Microwave electronic devices, sometimes referred to as radio frequency (RF) devices or vacuum electronic devices, are used in systems with important functions such as radar and high speed communications systems, etc. A traveling wave tube (TWT) may be used as an amplifier that increases the gain, power or some other characteristic of an RF signal, that is, of electromagnetic waves typically within a range of around 0.3 GHz to above 300 GHz. An RF signal to be amplified is passed through the device, where it interacts with and is amplified by an electron beam. The TWT is a vacuum device through which the electron beam travels, typically focused by a magnetic field to prevent the electron beam from directly touching the structure of the TWT.

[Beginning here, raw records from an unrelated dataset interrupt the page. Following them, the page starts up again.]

==> inputs of wip/harbor <==
// bellmanford
module bellmanford (reset, clock, GMAR1, GMDR1, GMAR2, GMDR2, IMAR, IMDR, WMAR1, WMAR2, WMDR1, WMDR2, WMWDR, WMWAR, WMWE, OMAR, OMDR, OMWAR, OMWDR, OMWE, NegCycle, Finish);
input clock,reset;
output reg [12:0] GMAR1;
input wire [127:0] GMDR1;
output reg [12:0] GMAR2;
input wire [127:0] GMDR2;
output reg [12:0] IMAR;
input wire [7:0] IMDR;
output reg [12:0] WMAR1;
input wire [127:0] WMDR1;
output reg [12:0] WMAR2;
input wire [127:0] WMDR2;
output reg [12:0] WMWAR;
output reg [127:0] WMWDR;
output reg WMWE;
output wire [12:0] OMAR;
output wire [15:0] OMDR;
assign OMAR = 13'b0;
assign OMDR = 16'b0;
output reg [12:0] OMWAR;
output reg [15:0] OMWDR;
output reg OMWE;
output reg NegCycle;
output reg Finish;
parameter [4:0]  
Init    = 4'b0000,
Init1   = 4'b0001,
Init2   = 4'b0010,
Init3   = 4'b0011,
Upd_S   = 4'b0100,
Upd_D   = 4'b0101, 
BFA1    = 4'b0110,
BFA_Stall1 = 4'b0111,
BFA2    = 4'b1000,
BFA_Stall2    = 4'b1001,
BFA3    = 4'b1010,
BFA_Stall3 = 4'b1011,
BFA4    = 4'b1100,
BFA5    = 4'b1101,
BFA_Stall4 = 4'b1110,
BFA6    = 4'b1111,
OP1     = 5'b10000,
OP_Stall1 = 5'b10001,
OP2     = 5'b10010,
OP3     = 5'b10011,
  ...
make LEC_CHECK=0 CAP_MARGIN=20 CORE_MARGIN=2 CORE_UTILIZATION=59 SETUP_SLACK_MARGIN=0.87 SLEW_MARGIN=20 finish   # period 3.46 ns
run.sh (not shown) runs the stock make flow with config.mk's settings and CLKGATE_MAP_FILE=.
==> inputs of wip/xenon, as changes to wip/harbor <==
--- a/flow/config.mk
+++ b/flow/config.mk
@@ -7,6 +7,13 @@
 export LEC_CHECK = 0
+export ABC_AREA = 0
 export CAP_MARGIN = 20
+export CORE_ASPECT_RATIO = 0.71
 export CORE_MARGIN = 2
 export CORE_UTILIZATION = 59
-export SETUP_SLACK_MARGIN = 0.87
+export CTS_CLUSTER_DIAMETER = 389
+export CTS_CLUSTER_SIZE = 20
+export HOLD_SLACK_MARGIN = -0.02
+export MIN_ROUTING_LAYER = met1
+export SETUP_SLACK_MARGIN = 0.68
 export SLEW_MARGIN = 20
+export TNS_END_PERCENT = 30
==> flow/constraint.sdc (replaced) <==
create_clock -name core_clock -period 2.37 [get_ports {clock}]
set_input_delay 0.4740 -clock core_clock [delete_from_list [all_inputs] [get_ports {clock}]]
set_output_delay 0.4740 -clock core_clock [all_outputs]
set_load 0.01 [all_outputs]
==> inputs of wip/garnet, as changes to wip/harbor <==
--- a/flow/config.mk
+++ b/flow/config.mk
@@ -9,4 +9,4 @@
 export CORE_MARGIN = 2
-export CORE_UTILIZATION = 59
-export SETUP_SLACK_MARGIN = 0.87
+export CORE_UTILIZATION = 40
+export SETUP_SLACK_MARGIN = 0.65
 export SLEW_MARGIN = 20
==> flow/constraint.sdc (replaced) <==
create_clock -name core_clock -period 2.37 [get_ports {clock}]
set_input_delay 0.4740 -clock core_clock [delete_from_list [all_inputs] [get_ports {clock}]]
set_output_delay 0.4740 -clock core_clock [all_outputs]
set_load 0.01 [all_outputs]
==> inputs of wip/pepper, as changes to wip/harbor <==
--- a/flow/config.mk
+++ b/flow/config.mk
@@ -9,4 +9,4 @@
 export CORE_MARGIN = 2
-export CORE_UTILIZATION = 59
-export SETUP_SLACK_MARGIN = 0.87
+export CORE_UTILIZATION = 68
+export SETUP_SLACK_MARGIN = -0.22
 export SLEW_MARGIN = 20
==> flow/constraint.sdc (replaced) <==
create_clock -name core_clock -period 2.52 [get_ports {clock}]
set_input_delay 0.5040 -clock core_clock [delete_from_list [all_inputs] [get_ports {clock}]]
set_output_delay 0.5040 -clock core_clock [all_outputs]
set_load 0.01 [all_outputs]
==> comparison <==
- wip/garnet finished but fails on negative setup slack. wip/xenon reached the layout checks and failed them: negative setup slack. wip/harbor never finished: it broke off in 3_2_place_iop. wip/pepper stopped in 3_2_place_iop (PPL-0024).
- Of wip/xenon and wip/garnet, wip/garnet has the higher design area (gap about 10%, measured against wip/garnet).
- In wip/xenon the utilization is higher than in wip/garnet, by 19 points.
- In wip/xenon the first-iteration DRC count is larger than in wip/garnet, by about 53%.
- In wip/garnet the global-route usage is lower than in wip/xenon, by 9.3 points.
- Of wip/garnet and wip/xenon, wip/garnet has the higher count of clock-buffer cells in the layout (gap 37).
- Against wip/garnet, the sequential share of layout area of wip/xenon is higher by 3.6 points.
- In wip/xenon the setup slack is better than in wip/garnet, by 0.016 ns.
- Synthesized area is the same in wip/xenon and wip/garnet.

---

==> inputs of v2 <==
Starting RTL as in the previous note.
Settings: LEC_CHECK=0, CAP_MARGIN=20, CORE_MARGIN=2, CORE_UTILIZATION=57, CTS_CLUSTER_DIAMETER=363, SETUP_SLACK_MARGIN=1.01, SLEW_MARGIN=20; clock period 5.0 ns.
==> inputs of v13, as changes to v2 <==
Settings changed: CORE_UTILIZATION 57 to 40, CTS_CLUSTER_DIAMETER 363 to unset, SETUP_SLACK_MARGIN 1.01 to unset.
==> inputs of v38, as changes to v2 <==
Settings changed: CORE_UTILIZATION 57 to 40, CTS_CLUSTER_DIAMETER 363 to unset, SETUP_SLACK_MARGIN 1.01 to unset.
==> flow/constraint.sdc (replaced) <==
create_clock -name core_clock -period 2.37 [get_ports {clock}]
set_input_delay 0.4740 -clock core_clock [delete_from_list [all_inputs] [get_ports {clock}]]
set_output_delay 0.4740 -clock core_clock [all_outputs]
set_load 0.01 [all_outputs]
==> impl_metrics.tcl <==
# yosys + openroad results
set metrics [dict create \
    die_height_um 213.4 \
    stop_error "[ERROR PPL-0024] Number of IO pins (790) exceeds maximum number of available positions (766). Increase the die perimeter from 853.50um to 1074.40um." \
    outcome "stopped before the end" \
    chipArea_mm2 0.04553 \
    stop_stage "I/O pin placement (3_2_place_iop)" \
]
# the run above: v2

==> impl_metrics.tcl <==
# flow metrics
set metrics [dict create \
    chipArea_mm2 0.06449 \
    yosys.area.top_type "dfxtp_1" \
    r2r_slack_ps 810 \
    hold_depth 0 \
    outcome "complete, no violations" \
    worst_ep_required_time_ps 5370 \
    use_met3_pct 4.292 \
    worst_setup_path_start_kind "flip-flop" \
]
# the run above: v13

==> impl_metrics.tcl <==
# flow metrics
set metrics [dict create \
    die_height_um 253.9 \
    so.violations "setup timing" \
    worst_slack_ps -720.4 \
    finalSetupViolations 66 \
    outcome "complete, but fails checks" \
]
# the run above: v38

The electron beam may be generated at the cathode of an electron gun, which is typically heated, for example to about 1000 degrees Celsius. Electrons are emitted from the heated cathode by thermionic emission and are drawn through the TWT to a collector by a high voltage bias, focused by the magnetic field.
The TWT also contains a slow wave structure (SWS) that provides reactive loading in the TWT to slow the phase velocity of the RF signal. For example, a tunnel ladder is one type of slow wave structure in which a pair of wire ladders form a tunnel for the electron beam, with the ladder rungs supported by ridges outside the tunnel. As the RF signal passes through the TWT cavity around the slow wave structure, the capacitance of the SWS slows the phase velocity of the RF signal to about the velocity of the electron beam. Currents are induced in the ladder by the RF signal, creating electromagnetic fields that cause the electrons in the electron beam to bunch up in waves. The velocity-modulated electron beam creates an electromagnetic field that transfers energy from the beam to the RF signal and amplifies the RF signal.
The power of the TWT is limited by the interaction of the electron beam with the RF signal and by the thermal characteristics of the TWT.